In a time and place where everyone, religious or not, regardless of nationality and origin, become a walking target for religious extremists moved by dogmas.
In a time when for many it is easier to kill than to accept differences.
Thank you for gathering here and defending humanism in a time when far-right nationalists, capitalising on fear and a terrorist threat, spread more hate and discrimination against minorities, especially muslims. Thank you for trying to keep doors and minds open when xenophobes aim for shutting more doors and building walls between us.
In a time when those whom are supposed to be our allies turn their backs as regressive left and leave the criticism of religious extremism to xenophobes, when also, to my personal deep sadness and revolt, some women endorse systems of values created against them with so called religious feminism. I thank you for not giving up the reason and speaking out for humanism.
In a time when tools of religious oppression and violence are defended in the name of culture, tradition and, with special cynicism, in the name of liberty and free choice.
In a time when progressive societies give up in front of religious lobbies and sacrifice human rights (and too often it is women’s rights) on the altar of political and religious correctness, I thank you for being a strong opposition to them.
In this time, I thank you for letting me join you in this holy room to celebrate freedom of conscience, it will be the greatest pleasure to burn with all of you in hell!
I am here to celebrate women’s rights, women’s creativity, strength, women’s solidarity and to denounce the greatest obstacle for feminism which is organised religions. Let’s go over the world, as the suffragett Elizabeth Cady Stanton advised us, and we will find that every form of religion which has breathed upon this earth has degraded woman, she said. I observe this tragic panorama everyday. Everyday, words pronounced in the Vatican, in Mecca, in Jerusalem, in churches, mosques and synagogues across the world emphasize on women’s inferiority. Everyday a new headline informs us about violence committed against women either because they wore a skirt in Saudi Arabia, took off their hijabs in Iran, went to school in Pakistan, aborted in Poland, demanded divorce in Israel, because they changed their beliefs or simply fell in love with someone…
Patriarchal culture has developed many instruments of mass destruction for women, I argue that religions are the most successful patriarchal tool ever developed. Religions stage a merciless war on women’s body imposing over it patriarchal rules, wishes, their definitions of who we are, what our mission is, what our potential is, what we can say, what we can read, how to dress and who we are allowed to love.
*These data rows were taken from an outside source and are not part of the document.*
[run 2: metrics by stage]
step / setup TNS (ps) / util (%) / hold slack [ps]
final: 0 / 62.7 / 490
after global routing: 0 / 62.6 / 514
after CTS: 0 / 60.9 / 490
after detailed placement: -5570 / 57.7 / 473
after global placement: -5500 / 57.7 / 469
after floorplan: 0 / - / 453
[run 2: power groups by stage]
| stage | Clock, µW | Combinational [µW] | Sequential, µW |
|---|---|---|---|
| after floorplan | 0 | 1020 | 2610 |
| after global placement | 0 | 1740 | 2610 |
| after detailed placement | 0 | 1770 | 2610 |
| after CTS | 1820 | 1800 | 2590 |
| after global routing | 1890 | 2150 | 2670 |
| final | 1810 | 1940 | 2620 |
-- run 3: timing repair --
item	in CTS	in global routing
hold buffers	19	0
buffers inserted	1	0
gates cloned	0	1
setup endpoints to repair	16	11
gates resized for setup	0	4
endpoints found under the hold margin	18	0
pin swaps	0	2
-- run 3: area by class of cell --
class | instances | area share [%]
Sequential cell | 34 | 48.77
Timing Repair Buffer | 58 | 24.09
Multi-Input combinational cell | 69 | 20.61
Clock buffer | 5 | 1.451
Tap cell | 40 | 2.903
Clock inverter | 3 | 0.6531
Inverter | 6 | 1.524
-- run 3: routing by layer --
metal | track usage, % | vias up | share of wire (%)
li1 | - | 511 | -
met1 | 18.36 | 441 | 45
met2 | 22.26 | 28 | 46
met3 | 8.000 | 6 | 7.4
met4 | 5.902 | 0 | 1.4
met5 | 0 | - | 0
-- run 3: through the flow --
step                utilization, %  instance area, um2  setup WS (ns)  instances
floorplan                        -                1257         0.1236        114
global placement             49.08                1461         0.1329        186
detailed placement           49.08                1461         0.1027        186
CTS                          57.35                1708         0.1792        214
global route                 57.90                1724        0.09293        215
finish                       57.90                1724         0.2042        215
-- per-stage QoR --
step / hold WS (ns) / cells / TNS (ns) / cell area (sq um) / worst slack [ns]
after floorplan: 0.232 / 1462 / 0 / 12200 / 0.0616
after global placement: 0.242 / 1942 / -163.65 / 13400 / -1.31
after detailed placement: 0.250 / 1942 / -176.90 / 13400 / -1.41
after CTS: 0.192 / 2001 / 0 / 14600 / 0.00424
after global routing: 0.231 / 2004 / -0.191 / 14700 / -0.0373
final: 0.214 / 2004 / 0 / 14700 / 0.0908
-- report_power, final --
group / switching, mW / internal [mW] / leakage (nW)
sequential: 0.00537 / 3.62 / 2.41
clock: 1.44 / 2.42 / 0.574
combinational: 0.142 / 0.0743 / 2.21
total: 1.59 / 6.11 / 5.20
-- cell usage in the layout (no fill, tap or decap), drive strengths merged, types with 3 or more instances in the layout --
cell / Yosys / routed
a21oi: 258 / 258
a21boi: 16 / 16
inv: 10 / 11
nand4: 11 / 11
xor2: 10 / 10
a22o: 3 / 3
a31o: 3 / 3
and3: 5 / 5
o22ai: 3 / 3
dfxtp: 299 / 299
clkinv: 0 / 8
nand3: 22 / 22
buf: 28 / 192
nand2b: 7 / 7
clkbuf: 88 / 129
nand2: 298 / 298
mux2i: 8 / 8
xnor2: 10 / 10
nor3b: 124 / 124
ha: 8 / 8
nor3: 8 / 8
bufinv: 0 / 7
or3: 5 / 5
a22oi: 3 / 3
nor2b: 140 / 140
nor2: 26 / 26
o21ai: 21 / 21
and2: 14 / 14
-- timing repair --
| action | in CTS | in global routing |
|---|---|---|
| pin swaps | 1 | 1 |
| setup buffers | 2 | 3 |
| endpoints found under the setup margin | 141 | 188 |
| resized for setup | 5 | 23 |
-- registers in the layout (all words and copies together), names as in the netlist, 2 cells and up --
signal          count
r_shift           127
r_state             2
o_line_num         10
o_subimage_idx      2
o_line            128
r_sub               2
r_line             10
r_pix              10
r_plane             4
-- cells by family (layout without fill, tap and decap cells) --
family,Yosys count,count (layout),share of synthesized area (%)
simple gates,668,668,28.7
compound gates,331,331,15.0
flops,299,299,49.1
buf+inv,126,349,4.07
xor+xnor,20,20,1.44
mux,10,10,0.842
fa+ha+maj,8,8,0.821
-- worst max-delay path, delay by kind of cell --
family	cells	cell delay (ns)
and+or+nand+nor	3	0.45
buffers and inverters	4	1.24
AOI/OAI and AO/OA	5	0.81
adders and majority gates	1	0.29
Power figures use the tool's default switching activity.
**src/rtl/truth_table_sweep_pkg.sv**
```systemverilog
// Shared types and sizing for the truth-table sweeper: FSM state encoding,
// vector count and counter widths.
package truth_pkg;

    typedef enum logic [1:0] {
        ST_IDLE  = 2'd0,
        ST_DRIVE = 2'd1,
        ST_DONE  = 2'd2
    } state_e;

    localparam int NUM_VECTORS = 8;
    localparam int IDX_W       = 3;
    localparam int CNT_W       = 8;

    localparam logic [IDX_W-1:0] LAST_IDX = IDX_W'(NUM_VECTORS - 1);

endpackage

```
**src/rtl/truth_table_sweep_if.sv**
```systemverilog
// Stimulus/response bundle between the sweeper and the 3-input gate network
// under test, plus the sweep control and result signals.
interface truth_table_sweep_if;
    import truth_pkg::*;

    logic                   start;
    logic                   x;
    logic                   y;
    logic                   z;
    logic                   f;
    logic [NUM_VECTORS-1:0] exp_tbl;
    logic                   busy;
    logic                   done;
    logic [NUM_VECTORS-1:0] tbl;
    logic                   match;

    modport master (
        input  start, f, exp_tbl,
        output x, y, z, busy, done, tbl, match
    );

    modport slave (
        output start, f, exp_tbl,
        input  x, y, z, busy, done, tbl, match
    );

endinterface

```
**src/rtl/truth_table_sweep_settle_counter.sv**
```systemverilog
// Per-vector hold-time counter: counts the cycles a vector has been driven and
// flags the SETTLE-th cycle, at whose closing edge the response is sampled.
module settle_counter
    import truth_pkg::*;
#(
    parameter int SETTLE = 3  // legal range 1..255
) (
    input  logic clk,
    input  logic rst,
    input  logic load_i,
    input  logic en_i,
    output logic tc_o
);

    localparam logic [CNT_W-1:0] LAST_CNT = CNT_W'(SETTLE - 1);

    logic [CNT_W-1:0] cnt_q;
    logic [CNT_W-1:0] cnt_d;

    // cnt_q is zero-based, so the SETTLE-th cycle of a vector is cnt_q == SETTLE-1
    assign tc_o = en_i && (cnt_q == LAST_CNT);

    always_comb begin
        cnt_d = cnt_q;
        if (load_i) begin
            cnt_d = '0;
        end else if (en_i) begin
            cnt_d = tc_o ? '0 : cnt_q + 1'b1;
        end
    end

    always_ff @(posedge clk) begin
        if (rst) begin
            cnt_q <= '0;
        end else begin
            cnt_q <= cnt_d;
        end
    end

endmodule

```
**src/rtl/truth_table_sweep.sv**
```systemverilog
// Drives all eight {x,y,z} vectors into an external 3-input gate network,
// captures its response into a truth table and compares it with the expected one.
module truth_table_sweep
    import truth_pkg::*;
#(
    parameter int SETTLE = 3  // legal range 1..255
) (
    input  logic                  clk,
    input  logic                  rst,
    truth_table_sweep_if.master   bus
);

    state_e                 state_q;
    logic [IDX_W-1:0]       idx_q;
    logic [IDX_W-1:0]       vec_q;
    logic                   busy_q;
    logic                   done_q;
    logic                   match_q;
    logic [NUM_VECTORS-1:0] tbl_q;
    logic [NUM_VECTORS-1:0] tbl_d;

    logic                   cnt_load;
    logic                   cnt_en;
    logic                   cnt_tc;

    assign cnt_load = (state_q == ST_IDLE) && bus.start;
    assign cnt_en   = (state_q == ST_DRIVE);

    settle_counter #(
        .SETTLE (SETTLE)
    ) u_settle (
        .clk    (clk),
        .rst    (rst),
        .load_i (cnt_load),
        .en_i   (cnt_en),
        .tc_o   (cnt_tc)
    );

    always_comb begin
        tbl_d        = tbl_q;
        tbl_d[idx_q] = bus.f;
    end

    // The vector is its own register rather than derived from idx_q, so the
    // gate network inputs never glitch while idx_q or the state change.
    always_ff @(posedge clk) begin
        if (rst) begin
            state_q <= ST_IDLE;
            idx_q   <= '0;
            vec_q   <= '0;
            busy_q  <= 1'b0;
            done_q  <= 1'b0;
            match_q <= 1'b0;
            tbl_q   <= '0;
        end else begin
            case (state_q)
                ST_IDLE: begin
                    done_q <= 1'b0;
                    vec_q  <= '0;
                    if (bus.start) begin
                        state_q <= ST_DRIVE;
                        idx_q   <= '0;
                        busy_q  <= 1'b1;
                        tbl_q   <= '0;
                        match_q <= 1'b0;
                    end
                end
                ST_DRIVE: begin
                    if (cnt_tc) begin
                        tbl_q <= tbl_d;
                        if (idx_q == LAST_IDX) begin
                            state_q <= ST_DONE;
                            idx_q   <= '0;
                            vec_q   <= '0;
                            busy_q  <= 1'b0;
                            done_q  <= 1'b1;
                            // exp_tbl is only looked at on this edge
                            match_q <= (tbl_d == bus.exp_tbl);
                        end else begin
                            idx_q <= idx_q + 1'b1;
                            vec_q <= idx_q + 1'b1;
                        end
                    end
                end
                ST_DONE: begin
                    state_q <= ST_IDLE;
                    done_q  <= 1'b0;
                end
                default: begin
                    state_q <= ST_IDLE;
                    idx_q   <= '0;
                    vec_q   <= '0;
                    busy_q  <= 1'b0;
                    done_q  <= 1'b0;
                end
            endcase
        end
    end

    assign bus.x     = vec_q[2];
    assign bus.y     = vec_q[1];
    assign bus.z     = vec_q[0];
    assign bus.busy  = busy_q;
    assign bus.done  = done_q;
    assign bus.tbl   = tbl_q;
    assign bus.match = match_q;

endmodule

```
**src/flat_wrapper.sv**
```systemverilog
// flat-port wrapper written by rule: the top's interface ports become plain ports
module truth_table_sweep_flat import truth_pkg::*;
#(
    parameter int SETTLE = 3                       
)
  (clk, rst, bus_start, bus_f, bus_exp_tbl, bus_x, bus_y, bus_z, bus_busy, bus_done, bus_tbl, bus_match);
  truth_table_sweep_if bus_i ();
  input  logic clk;
  input  logic rst;
  input wire logic [$bits(bus_i.start)-1:0] bus_start;
  input wire logic [$bits(bus_i.f)-1:0] bus_f;
  input wire logic [$bits(bus_i.exp_tbl)-1:0] bus_exp_tbl;
  output wire logic [$bits(bus_i.x)-1:0] bus_x;
  output wire logic [$bits(bus_i.y)-1:0] bus_y;
  output wire logic [$bits(bus_i.z)-1:0] bus_z;
  output wire logic [$bits(bus_i.busy)-1:0] bus_busy;
  output wire logic [$bits(bus_i.done)-1:0] bus_done;
  output wire logic [$bits(bus_i.tbl)-1:0] bus_tbl;
  output wire logic [$bits(bus_i.match)-1:0] bus_match;
  assign bus_i.start = bus_start;
  assign bus_i.f = bus_f;
  assign bus_i.exp_tbl = bus_exp_tbl;
  assign bus_x = bus_i.x;
  assign bus_y = bus_i.y;
  assign bus_z = bus_i.z;
  assign bus_busy = bus_i.busy;
  assign bus_done = bus_i.done;
  assign bus_tbl = bus_i.tbl;
  assign bus_match = bus_i.match;
  truth_table_sweep #(.SETTLE(SETTLE)) u_core (.clk(clk), .rst(rst), .bus(bus_i));
endmodule
```
**src/rtl/pong_collision.sv**
```systemverilog
`default_nettype none
// ============================================================================
//  Module   : pong_collision
//  Purpose  : Collision and miss referee for the Pong datapath. Once per
//             frame it checks the ball against both paddles and the
//             top/bottom walls. It emits single-cycle bounce pulses, using a
//             lockout so that each contact reverses the ball exactly once.
//             It also detects misses, holds play for HOLD_FRAMES frames and
//             then requests a re-serve.
//  Ports    : clk, reset (sync, active-high), frame_tick (frame strobe),
//             ball_x/ball_y (ball top-left), lpad_y/rpad_y (paddle tops),
//             touching_paddle/touching_wall (bounce pulses),
//             miss_left/miss_right (miss pulses), serve (re-serve pulse),
//             in_play, score_l/score_r, game_over
//  Options  : define SCORE_EN to enable the score counters and end-of-game
//             detection. Without it, scores and game_over are tied to 0.
//  Revision : 1.0 - initial release
// ============================================================================
module pong_collision #(
   parameter int X_W         = 10,
   parameter int Y_W         = 10,
   parameter int SCREEN_W    = 640,
   parameter int SCREEN_H    = 480,
   parameter int BALL_SIZE   = 10,
   parameter int PADDLE_W    = 10,
   parameter int PADDLE_H    = 80,
   parameter int LPAD_X      = 20,
   parameter int RPAD_X      = 610,
   parameter int WALL_MARGIN = 10,
   parameter int HOLD_FRAMES = 60,
   parameter int SCORE_W     = 4,
   parameter int WIN_SCORE   = 9
) (
   input  logic               clk,
   input  logic               reset,
   input  logic               frame_tick,
   input  logic [X_W-1:0]     ball_x,
   input  logic [Y_W-1:0]     ball_y,
   input  logic [Y_W-1:0]     lpad_y,
   input  logic [Y_W-1:0]     rpad_y,
   output logic               touching_paddle,
   output logic               touching_wall,
   output logic               miss_left,
   output logic               miss_right,
   output logic               serve,
   output logic               in_play,
   output logic [SCORE_W-1:0] score_l,
   output logic [SCORE_W-1:0] score_r,
   output logic               game_over
);

   // One spare bit so that coordinate + size never wraps.
   localparam int c_GW     = ((X_W > Y_W) ? X_W : Y_W) + 1;
   localparam int c_HOLD_W = (HOLD_FRAMES < 2) ? 1 : $clog2(HOLD_FRAMES + 1);

   localparam logic [c_HOLD_W-1:0] c_HOLD_LOAD = c_HOLD_W'(HOLD_FRAMES);
   localparam logic [c_HOLD_W-1:0] c_HOLD_ONE  = c_HOLD_W'(1);
   localparam logic [SCORE_W-1:0]  c_SCORE_MAX = '1;

   localparam logic [c_GW-1:0] c_LPAD_L   = c_GW'(LPAD_X);
   localparam logic [c_GW-1:0] c_LPAD_R   = c_GW'(LPAD_X + PADDLE_W);
   localparam logic [c_GW-1:0] c_RPAD_L   = c_GW'(RPAD_X);
   localparam logic [c_GW-1:0] c_RPAD_R   = c_GW'(RPAD_X + PADDLE_W);
   localparam logic [c_GW-1:0] c_SCREEN_W = c_GW'(SCREEN_W);
   localparam logic [c_GW-1:0] c_SCREEN_H = c_GW'(SCREEN_H);
   localparam logic [c_GW-1:0] c_WALL_TOP = c_GW'(WALL_MARGIN);
   localparam logic [c_GW-1:0] c_WALL_BOT = c_GW'(SCREEN_H - WALL_MARGIN);
   localparam logic [c_GW-1:0] c_BALL     = c_GW'(BALL_SIZE);
   localparam logic [c_GW-1:0] c_PAD_H    = c_GW'(PADDLE_H);

`ifdef SCORE_EN
   localparam bit c_SCORE_ON = 1'b1;
`else
   localparam bit c_SCORE_ON = 1'b0;
`endif

   typedef enum logic [2:0] {
      S_IDLE  = 3'd0,
      S_SERVE = 3'd1,
      S_PLAY  = 3'd2,
      S_HOLD  = 3'd3,
      S_OVER  = 3'd4
   } state_t;

   state_t               r_state, w_state_next;
   logic [c_HOLD_W-1:0]  r_hold, w_hold_next;
   logic                 r_paddle_lock, w_paddle_lock_next;
   logic                 r_wall_lock, w_wall_lock_next;
   logic                 r_tp, w_tp_next;
   logic                 r_tw, w_tw_next;
   logic                 r_ml, w_ml_next;
   logic                 r_mr, w_mr_next;
   logic [SCORE_W-1:0]   r_score_l, w_score_l_next;
   logic [SCORE_W-1:0]   r_score_r, w_score_r_next;
   logic                 r_game_over, w_game_over_next;

   // ---------------------------------------------------------------- geometry
   logic [c_GW-1:0] w_bx, w_by, w_ly, w_ry;
   logic [c_GW-1:0] w_bx_end, w_by_end, w_ly_end, w_ry_end;
   logic            w_lhit, w_rhit, w_pad, w_wall, w_offl, w_offr;
   logic            w_miss_l, w_miss_r;

   assign w_bx     = c_GW'(ball_x);
   assign w_by     = c_GW'(ball_y);
   assign w_ly     = c_GW'(lpad_y);
   assign w_ry     = c_GW'(rpad_y);
   assign w_bx_end = w_bx + c_BALL;
   assign w_by_end = w_by + c_BALL;
   assign w_ly_end = w_ly + c_PAD_H;
   assign w_ry_end = w_ry + c_PAD_H;

   assign w_lhit = (w_bx <= c_LPAD_R) && (w_bx_end >= c_LPAD_L) &&
                   (w_by_end >= w_ly) && (w_by <= w_ly_end);
   assign w_rhit = (w_bx <= c_RPAD_R) && (w_bx_end >= c_RPAD_L) &&
                   (w_by_end >= w_ry) && (w_by <= w_ry_end);
   assign w_pad  = w_lhit || w_rhit;

   // A ball that moved up past row 0 wraps to a large y, hence the last term.
   assign w_wall = (w_by <= c_WALL_TOP) || (w_by_end >= c_WALL_BOT) ||
                   (w_by >= c_SCREEN_H);

   // Likewise an x underflow past 0 shows up as x >= SCREEN_W: off-left.
   assign w_offl = (w_bx_end < c_LPAD_L) || (w_bx >= c_SCREEN_W);
   assign w_offr = (w_bx > c_RPAD_R) && (w_bx < c_SCREEN_W);

   // Any paddle overlap beats a miss.
   assign w_miss_l = w_offl && !w_lhit;
   assign w_miss_r = w_offr && !w_rhit;

   // ------------------------------------------------------- next-state logic
   always_comb begin
      w_state_next       = r_state;
      w_hold_next        = r_hold;
      w_paddle_lock_next = r_paddle_lock;
      w_wall_lock_next   = r_wall_lock;
      w_tp_next          = 1'b0;
      w_tw_next          = 1'b0;
      w_ml_next          = 1'b0;
      w_mr_next          = 1'b0;
      w_score_l_next     = r_score_l;
      w_score_r_next     = r_score_r;
      w_game_over_next   = r_game_over;

      case (r_state)
         S_IDLE: begin
            if (frame_tick) w_state_next = S_SERVE;
         end
         S_SERVE: begin
            w_paddle_lock_next = 1'b0;
            w_wall_lock_next   = 1'b0;
            w_state_next       = S_PLAY;
         end
         S_PLAY: begin
            if (frame_tick) begin
               if (w_miss_l || w_miss_r) begin
                  // Bounce pulses are suppressed on the tick that scores.
                  w_ml_next    = w_miss_l;
                  w_mr_next    = w_miss_r;
                  w_hold_next  = c_HOLD_LOAD;
                  w_state_next = S_HOLD;
                  if (c_SCORE_ON) begin
                     if (w_miss_l && (r_score_r != c_SCORE_MAX))
                        w_score_r_next = r_score_r + 1'b1;
                     if (w_miss_r && (r_score_l != c_SCORE_MAX))
                        w_score_l_next = r_score_l + 1'b1;
                     w_game_over_next = r_game_over ||
                                        (int'(w_score_l_next) >= WIN_SCORE) ||
                                        (int'(w_score_r_next) >= WIN_SCORE);
                  end
               end else begin
                  // A lock stays set while contact persists and clears on
                  // the first tick without contact.
                  w_tp_next          = w_pad && !r_paddle_lock;
                  w_paddle_lock_next = w_pad;
                  w_tw_next          = w_wall && !r_wall_lock;
                  w_wall_lock_next   = w_wall;
               end
            end
         end
         S_HOLD: begin
            if (frame_tick) begin
               // The tick that takes the counter to zero ends the hold.
               if (r_hold <= c_HOLD_ONE) begin
                  w_hold_next  = '0;
                  w_state_next = r_game_over ? S_OVER : S_SERVE;
               end else begin
                  w_hold_next = r_hold - 1'b1;
               end
            end
         end
         S_OVER: begin
            w_state_next = S_OVER;
         end
         default: begin
            w_state_next = S_IDLE;
         end
      endcase
   end

   // ------------------------------------------------------------- registers
   always_ff @(posedge clk) begin
      if (reset) begin
         r_state       <= S_IDLE;
         r_hold        <= '0;
         r_paddle_lock <= 1'b0;
         r_wall_lock   <= 1'b0;
         r_tp          <= 1'b0;
         r_tw          <= 1'b0;
         r_ml          <= 1'b0;
         r_mr          <= 1'b0;
         r_score_l     <= '0;
         r_score_r     <= '0;
         r_game_over   <= 1'b0;
      end else begin
         r_state       <= w_state_next;
         r_hold        <= w_hold_next;
         r_paddle_lock <= w_paddle_lock_next;
         r_wall_lock   <= w_wall_lock_next;
         r_tp          <= w_tp_next;
         r_tw          <= w_tw_next;
         r_ml          <= w_ml_next;
         r_mr          <= w_mr_next;
         r_score_l     <= w_score_l_next;
         r_score_r     <= w_score_r_next;
         r_game_over   <= w_game_over_next;
      end
   end

   assign touching_paddle = r_tp;
   assign touching_wall   = r_tw;
   assign miss_left       = r_ml;
   assign miss_right      = r_mr;
   assign serve           = (r_state == S_SERVE);
   assign in_play         = (r_state == S_PLAY);
   assign score_l         = r_score_l;
   assign score_r         = r_score_r;
   assign game_over       = r_game_over;

endmodule
`default_nettype wire

```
As the first woman of letter Christine de Pizan in The Book Of The City Of Ladies written in 14th wondered, asking the God she strongly believ
ed in, why he put her in this woman’s body. Why is this body so bad and dirty?
Now… Despite the wish of my parents, I did not become a doctor, I nevertheless recently studied anatomy profoundly and did a medical work. Alongside my comrade and young writer Pauline Hillier, we published a book in France that studies the anatomy of women’s oppression by the three main monotheist religions and their institutions. In our Anatomie de l’oppression, we show how religions oppressed women through their body, by penetrating each part of it, each organ with patriarchal views, rules and demands.
They control where our feet step in, by segregating us in schools, in the places of worship. By creating “no-go zones for women” like the mount Athos and its Christian orthodox community in Greece or Haji Ali Dargah Mosque and others. They attempts to take away from women their freedom of movement unless moving with a male guard like in Saudi Arabia or by banning driving.
Religious institutions stage a war on our vaginas for centuries. With the cult of virginity and motherhood, they deny women’s sexuality, and even sometimes fanatically cut clitorises, crippling 200 million girls and women alive today.
They want to control our abdomen as only 58 countries provide abortions on request. As a result, it is estimated that 78 000 women die every year from unsafe or self-performed abortions.
Let’s continue scanning the body and stop on the breasts. This women’s body part is a subject of both hyper sexualisation and modesty by patriarchal institutions. Religious institutions, with their modesty dress-codes emphasise on covering up women’s chest with a loose dress as they consider it as a hyper-sexual body part that should be shamefully hidden and be remembered only for needs of breastfeeding new generations.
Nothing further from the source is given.